Mr Pratchett is extremely good at what he does. Mr Pratchett's imitators, stacked up along the fantasy shelves, somewhat less so. "It was twilight in the Valhalla rest home for the immortals, and Thor and Odin were enjoying a game of chess..." Have titles like Laptops Of the Gods, with a cast borrowed from Larousse and lots of jokes about IT.
Confessions of a soccer hooligan
In which apparent regret for past excesses is not allowed to dull their lavish recreation. Frightening-looking boneheads scowl from the jacket. Within, Joe Hawkins from Richard Allen's Skinhead books has belatedly discovered his conscience. "So me and Ernie decked this tosser in the Millwall scarf and jumped on his head while the old Bill just scarpered. Shocking innit? Mark my words, there'll be trouble at Euro 2000/the World Cup" etc.
Invariably sub-titled "My Story," as in "Lee Fredge: My Story". Basically Lee Fredge got born, went to school, scored that goal against Morocco, met Mrs Fredge and er... The remaining 200 pages are bulked out with tabloid- inflaming hints about not seeing eye-to-eye with "the gaffer", match-reports and lots of confusing nicknames, with stylistic flourishes courtesy of the ghost-writer.
Susy, Emma and Victoria live in this grotty flat in Harlesden. Susy goes out with Hugo, but is having a fling with Guy. Emma is a bit of a tart, but really very nice, you know. Victoria couldn't get a man if she advertised, which is what she ends up doing, and her mother keeps ringing. Oh, and they've got this gay friend called Simon who lives upstairs, and an author who never got over the experience of seeing This Life on TV.
Joe, Fergus and Sam live in this grotty flat in Sands End. Joe shags anything that moves, Fergus has a subscription to Loaded but is actually a successful barrister, and Sam never washes his underwear. Oh and they've got this lesbian friend called Kate, who lives upstairs, and an author who never got over the experience of seeing Men Behaving Badly on TV.
The Scottish Renaissance
"So ah'm telling ye, big yin, there's Bobba and me, had mair Es than would kill a python, para as fuck and watching the Hibbies play Celtic while this lassie tries to interview us for Channel Four, and..." James Kelman was doing all this stuff a decade ago. A whole lot better, too.
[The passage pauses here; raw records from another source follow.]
File: config.mk
export PLATFORM = sky130hd
export DESIGN_NAME = rca_4bit_adder
export DESIGN_NICKNAME = d
export VERILOG_FILES = /design/src/rtl/rca_4bit_adder.sv
export SDC_FILE = /design/constraint.sdc
export NUM_CORES = 1
export LEC_CHECK = 0
export CAP_MARGIN = 20
export CORE_AREA = 2 2 39 41
export DETAILED_ROUTE_END_ITERATION = 6
export DIE_AREA = 0 0 41 43
export MAX_ROUTING_LAYER = met4
export SETUP_SLACK_MARGIN = 0.3
export SLEW_MARGIN = 25
export SYNTH_ARGS = -nofsm -noshare
export SYNTH_HDL_FRONTEND = slang
export SYNTH_SLANG_ARGS = --single-unit
File: constraint.sdc
create_clock -name clk -period 1.15 [get_ports clk]
set_input_delay 0.23 -clock clk [delete_from_list [all_inputs] [get_ports clk]]
set_output_delay 0.23 -clock clk [all_outputs]
set_load 0.05 [all_outputs]
File: src/rtl/rca_4bit_adder.sv
// Registered ripple-carry adder: WIDTH full-adder cells chained from bit 0 upward,
// with sum, carry-out and signed overflow captured alongside a one-cycle valid strobe.
module rca_4bit_adder #(
    parameter int unsigned WIDTH = 4
) (
    input  logic             clk,
    input  logic             rst_n,
    input  logic             in_valid,
    input  logic [WIDTH-1:0] in1,
    input  logic [WIDTH-1:0] in2,
    input  logic             cin,
    output logic [WIDTH-1:0] sum,
    output logic             cout,
    output logic             ovf,
    output logic             out_valid
);

    logic [WIDTH:0]   carry;
    logic [WIDTH-1:0] chain_sum;

    logic [WIDTH-1:0] sum_d,  sum_q;
    logic             cout_d, cout_q;
    logic             ovf_d,  ovf_q;
    logic             valid_d, valid_q;

    // Each iteration is one full-adder cell; carry[i+1] depends only on cell i.
    always_comb begin
        carry     = '0;
        chain_sum = '0;
        carry[0]  = cin;
        for (int unsigned i = 0; i < WIDTH; i++) begin
            chain_sum[i] = in1[i] ^ in2[i] ^ carry[i];
            carry[i+1]   = (in1[i] & in2[i]) | (carry[i] & (in1[i] ^ in2[i]));
        end
    end

    // Result registers only load on accepted operands, so X on idle inputs never reaches them.
    always_comb begin
        sum_d   = sum_q;
        cout_d  = cout_q;
        ovf_d   = ovf_q;
        valid_d = 1'b0;
        if (in_valid) begin
            sum_d   = chain_sum;
            cout_d  = carry[WIDTH];
            ovf_d   = carry[WIDTH] ^ carry[WIDTH-1];
            valid_d = 1'b1;
        end
    end

    always_ff @(posedge clk or negedge rst_n) begin
        if (!rst_n) begin
            sum_q   <= '0;
            cout_q  <= 1'b0;
            ovf_q   <= 1'b0;
            valid_q <= 1'b0;
        end else begin
            sum_q   <= sum_d;
            cout_q  <= cout_d;
            ovf_q   <= ovf_d;
            valid_q <= valid_d;
        end
    end

    assign sum       = sum_q;
    assign cout      = cout_q;
    assign ovf       = ovf_q;
    assign out_valid = valid_q;

endmodule

==> results of run 1 <==
[registers in the layout, summed over array words and instances (netlist names)]
name and cells:
sum 4, ovf 1, out_valid 1, cout 1
[routing by layer]
metal	GRT usage [%]	wire, µm
met1	14.1	275
met2	17.8	464
met3	4.71	29
met4	4.00	0
met5	-	0
[stage by stage]
stage / instances / worst slack [ps] / hold slack [ps]
2_1_floorplan: 29 / -737 / -65.6
3_3_place_gp: 65 / -1290 / 509
3_5_place_dp: 65 / -1320 / 509
4_1_cts: 71 / -691 / 237
5_1_grt: 76 / -700 / 253
6_report: 76 / -635 / 231
[cells in the final DEF (no fill, tap or decap)]
cell type	instances
buf_12	7
buf_4	9
buf_6	4
clkbuf_1	1
clkbuf_4	3
clkdlybuf4s50_1	5
dfrtp_1	7
dlygate4sd2_1	3
fa_2	4
inv_1	6
inv_2	4
mux2_4	3
mux2i_1	3
xnor2_2	1
[worst max-delay path by stage]
stage	to	slack [ps]	cells past startpoint
global placement	ovf	-1290	10
global route	sum[3]	-700	9
CTS	ovf	-690	10
floorplan	ovf	-740	9
finish	ovf	-630	10
detailed placement	ovf	-1320	10
[final cells by class]
type                            count  area [µm²]
Sequential cell                     7         175
Multi-Input combinational cell     11         181
Inverter                           10        37.5
Tap cell                           16        20.0
Fill cell                         129         614
Timing Repair Buffer               28         329
Clock buffer                        4        26.3
[power by group]
group | switching, mW | internal [mW]
combinational | 0.269 | 0.351
sequential | 0.0509 | 0.295
clock | 0.0905 | 0.132
[cell families (layout without fill, tap and decap cells)]
family / count (synthesis) / in the layout / share of synthesized area [%]
xor gates and xnor gates: 1 / 1 / 2.26
adders and majority gates: 4 / 4 / 20.6
buffers and inverters: 11 / 42 / 12.6
DFF: 7 / 7 / 45.2
muxes: 6 / 6 / 19.4
[timing repair]
item,CTS,global route
pin swaps,5,4
endpoints found under the setup margin,13,13
hold buffers,0,0
resized for setup,19,2
endpoints found under the hold margin,0,0
buffers inserted,2,5
==> run metrics, run 1 <==
failing checks=setup timing; top-area cell type share of the netlist area=a little under half; Reg clk slew, reported paths=approximately 50 ps; maximum number of pins on one net before global-route repair=8; # DRC=0; Root Buffer=clkbuf_4; vias in the first global route=approximately 300; hold crit path type=input port to asynchronous set/reset pin; CTS H-Tree Depth=1; Syn Inst Count=29; asr flop ratio synth=between 90% and 100%; maxcap violations=0; syn_nets=45; FMAX=~0.56 GHz; Max Fanout on Critical Path=2; worst stage delay on the critical path=between 300 and 400 ps; RSZ-0062 raised after global routing=yes; Cell Chain, Critical Path=buf_6 -> fa_2 -> inv_2 -> fa_2 -> inv_2 -> fa_2 -> inv_2 -> fa_2 -> xnor2_2 -> mux2_4; Setup-failing EPs final=4; number of detailed-route iterations in the first pass=2; CP top delay family=adder cells; Crit. Startpoint=in2[0]; WL final=approximately 770 µm; WP data required=1290 ps; Clock Skews=0 ps; Die Height=between 40 and 50 µm; prevailing post-synth register cell=dfrtp_1; Netlist cell types=7; RR Endpoint=ovf; # IOs=19; Final Max Tran Viols=0; net count reported at finish=77; total power=1.19 mW; fin util=~56%; Initial Util=28.0%; gpl congestion=approximately 0.7; PortBufs=18; Leak Pwr=between 0.3 and 0.4 nW; Vias=between 300 and 400; Cell Pwr Density=1550 nW/µm²; max_slew headroom=79.7%; layout cell share with drive strength beyond 1=about 58%; Rows=14; CTS tree=built; most frequent cell on the critical path=fa_2; Die X=a little over 40 µm; global-route wire length before repair=approximately 1300 µm; status=finished, violations left; Synth Warn #=0; die area=about 1800 µm²; Synth area leader=dfrtp_1; worst-case reg-to-reg path depth=2; Sum Neg Setup Slack=-2200 ps; post-route minimum period=around 1800 ps; synth top area cells=dfrtp_1, fa_1, mux2_4, inv_1, mux2i_1; top post-synthesis cells by count=inv_1, dfrtp_1, fa_1; CP max stage cell=fa_2; dpl cell area=roughly 680 µm²; Synth Cell Area=slightly below 400 µm²; clock sinks=7; endpoints failing hold=0; synth-to-layout area growth=98.4%; syn_area_per_cell=around 13 µm²; cts bufs inserted=3; Final ANT Viol Nets=0; fin area=roughly 770 µm²; n_diodes=0; Critical Path Start Type=input port; gr usage total=around an eighth; final worst slack=-635 ps; Worst Setup End Kind=flip-flop; Vias/cell=slightly below 4; post-DP HPWL=between 600 and 700 µm; #FFs+latches synth=7; initial drt markers=3; Clock Latency Late Sink=approximately 250 ps; CTS Buffer Depth=2; Core Region=1380 µm²; crit path DAT=1920 ps; drt wl/cell=10.1 µm; initial antenna violation count=0; WP buf/inv=4; Tcrit/Tclk final=155%; most frequent cell after synthesis=inv_1; register area share after synthesis=a little under half; reg2reg start=ovf; worst slew pin tran=between 300 and 400 ps; EDFF count, synth=0; R2R Setup Slk=about 230 ps; total gr overflow=0; maximum VDD drop=~0.53 mV; crit path kind=input port to flip-flop
Note: power is estimated with default switching activity, not from simulation.
==> run 2: changes to the inputs <==
--- a/config.mk
+++ b/config.mk
@@ -5,7 +5,6 @@
 export SDC_FILE = /design/constraint.sdc
 export NUM_CORES = 1
 export LEC_CHECK = 0
-export CAP_MARGIN = 20
 export CORE_AREA = 2 2 39 41
 export DETAILED_ROUTE_END_ITERATION = 6
 export DIE_AREA = 0 0 41 43
==> results of run 2 <==
The final DEF is identical to that of run 1; final timing and power are the same.
==> run 3: changes to the inputs <==
==> constraint.sdc (replaced) <==
create_clock -name clk -period 2.3 [get_ports clk]
set_input_delay 0.46 -clock clk [delete_from_list [all_inputs] [get_ports clk]]
set_output_delay 0.46 -clock clk [all_outputs]
set_load 0.05 [all_outputs]
==> run metrics, run 3 (synthesis gave the netlist of run 1 again) <==
status=finished, final reports clean; Die Height=43 µm (unchanged); FMAX=slightly below 0.5 GHz; Clock Latency Late Sink=250 ps (about the same); cts bufs inserted=3 (unchanged); post-route minimum period=2020 ps; net count reported at finish=69 (-10%); max_slew headroom=66.5% (-13 points); Root Buffer=clkbuf_4; post-DP HPWL=591 µm (-4.8%); CTS H-Tree Depth=1 (unchanged); Rows=14 (unchanged); Final Max Tran Viols=0 (unchanged); hold crit path type=input port to asynchronous set/reset pin; global-route wire length before repair=1330 µm (unchanged); PortBufs=18 (unchanged); die area=1760 µm² (unchanged); dpl cell area=594 µm² (-13%); sequential share of power=32.3% (+3.2 points); # DRC=0 (unchanged); final worst slack=281 ps (+916 ps); fin area=637 µm² (-17%); crit path DAT=2190 ps (+270 ps); Vias=274 (-9.3%); vias in the first global route=306 (+1.7%); layout cell share with drive strength beyond 1=38.5% (-20 points); Clock power frac=22.7% (+4.0 points); maximum number of pins on one net before global-route repair=8 (unchanged); clock sinks=7 (unchanged); worst-case reg-to-reg path depth=1 (-1); WL final=707 µm (-7.9%); Worst Setup End Kind=flip-flop; CTS Buffer Depth=2 (unchanged); drt wl/cell=10.4 µm (+2.9%); WHS=453 ps (+221 ps); Sum Neg Setup Slack=0 ps (+2200 ps); Setup-failing EPs final=0 (-4); switching pwr=0.187 mW (-55%); Initial Util=28.0% (unchanged); crit path kind=input port to flip-flop; synth-to-layout area growth=64.2%; Gate power share=45.1% (-7.1 points); # IOs=19 (unchanged); Leak Pwr=0.311 nW (-20%); Final ANT Viol Nets=0 (unchanged); Die X=41 µm (unchanged); switching share of power=37.6% (+3.0 points); Vias/cell=4.03 (+1.4%); Cell Pwr Density=779 nW/µm² (-50%); R2R Setup Slk=1540 ps (+1310 ps); endpoints failing hold=0 (unchanged); max reg flops=4 (unchanged); Tcrit/Tclk final=87.8%; Critical Path Start Type=input port; worst slew pin tran=501 ps (+197 ps); total gr overflow=0 (unchanged); # placed instances=63 (-3.1%); gpl congestion=0.664 (-4.7%); reg2reg start=sum[0]; Max Fanout on Critical Path=2 (unchanged); Reg clk slew, reported paths=50 ps (about the same); RSZ-0062 raised after global routing=yes; Int Pwr=0.310 mW (-60%); Setup WS pre-CTS=-390 ps (+929 ps); gr usage total=12.1% (+0.23 points); initial drt markers=2 (-1); Clock Skews=0 ps (unchanged); Core Region=1380 µm² (unchanged); total power=0.496 mW (-58%); # hold bufs at CTS=0 (unchanged); most frequent cells in the layout=clkdlybuf4s50_1, dfrtp_1, inv_1; Layout Cells excl Fill=68 (-11%); maxcap violations=0 (unchanged); CTS tree=built; number of detailed-route iterations in the first pass=3 (+1); maximum VDD drop=0.280 mV (-47%); WP data required=2470 ps (+1180 ps); initial antenna violation count=0 (unchanged); n_diodes=0 (unchanged); RR Endpoint=sum[0]; fin util=46.0% (-9.6 points); leading cell type in the layout, fill and taps excluded=clkdlybuf4s50_1
run 3: worst max-delay path by stage:
stage / start / slack (ps) / end
global placement: in1[0] / -370 / ovf
CTS: cin / 220 / sum[3]
floorplan: in1[0] / 180 / ovf
detailed placement: in1[0] / -390 / ovf
global route: cin / 250 / ovf
finish: cin / 280 / sum[3]
run 3: layout make-up:
class	instances	area (µm²)
flip-flops and latches	7	175
clock buffers	4	26.3
multi-input cells	11	181
fillers	139	747
inverters	10	37.5
well taps	16	20.0
repair buffers	20	196
run 3: routing by layer:
| metal | up-vias | GRT usage, % | wire length (µm) |
|---|---|---|---|
| met5 | - | - | 0 |
| met4 | 0 | 6.00 | 19 |
| met3 | 2 | 6.28 | 30 |
| met2 | 6 | 17.8 | 399 |
| met1 | 137 | 12.9 | 257 |
| li1 | 129 | - | - |
run 3: power groups by stage:
stage / clock network (mW) / registers [mW] / logic, mW
final: 0.112 / 0.160 / 0.224
after global routing: 0.128 / 0.163 / 0.237
after CTS: 0.117 / 0.160 / 0.223
after detailed placement: 0 / 0.162 / 0.221
after global placement: 0 / 0.162 / 0.218
after floorplan: 0 / 0.246 / 0.0535
run 3: what timing repair did:
action,CTS,global route
resized for setup,17,2
pin swaps,5,5
setup endpoints to repair,4,2
buffers inserted,1,0
hold endpoints to repair,0,0
run 3: worst max-delay path, stage by stage:
cell	delay [ps]
buf_6	90
fa_2	370
inv_2	70
fa_2	190
inv_2	40
fa_2	340
inv_2	60
fa_2	420
mux2i_1	140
Small books about large subjects
Dinkily got up pocket-sized disquisitions on scientific imponderables, lexicography, death etc designed to fool the reader into believing that the contents of the average degree course can be subsumed into a couple of hours' light reading.
Little Books Of...
As in calm, farting, swearing, pants, imaginative dead-ends.
Junk about junk
"Our primary millennial responsibility is to take a more constructive view of intoxication, to harness the creative potential of that statistically significant proportion of the population who inhabit hallucinatory realms where..." etc. Coleridge, De Quincey, Kerouac, Burroughs and other literary dope-fiends regularly name-checked. Strong on cultural relativism (the Ngonge tribe of Papua, New Guinea are permanently stoned on skunk, but, you see, it's their culture).
Despatches from the slab
"With practised hands she sliced through the soft, yielding tissue of the abdomen into the coiled mass of the lower intestine. A thick, purulent stench rose from the exposed kidneys, purple in the harsh light..." Nasty voyeurismfrom the police post-mortem lab masquerading as detective fiction.
Have you ever seen a baby? Know how it works? Been woken by one? A great many thirtysomething columnists, mysteriously, haven't. Until now. Convinced the experience is unique, they are desperate to impart it to other people. You will particularly like the bit, common to all examples, where baby Fang presses the delete button on Daddy's computer.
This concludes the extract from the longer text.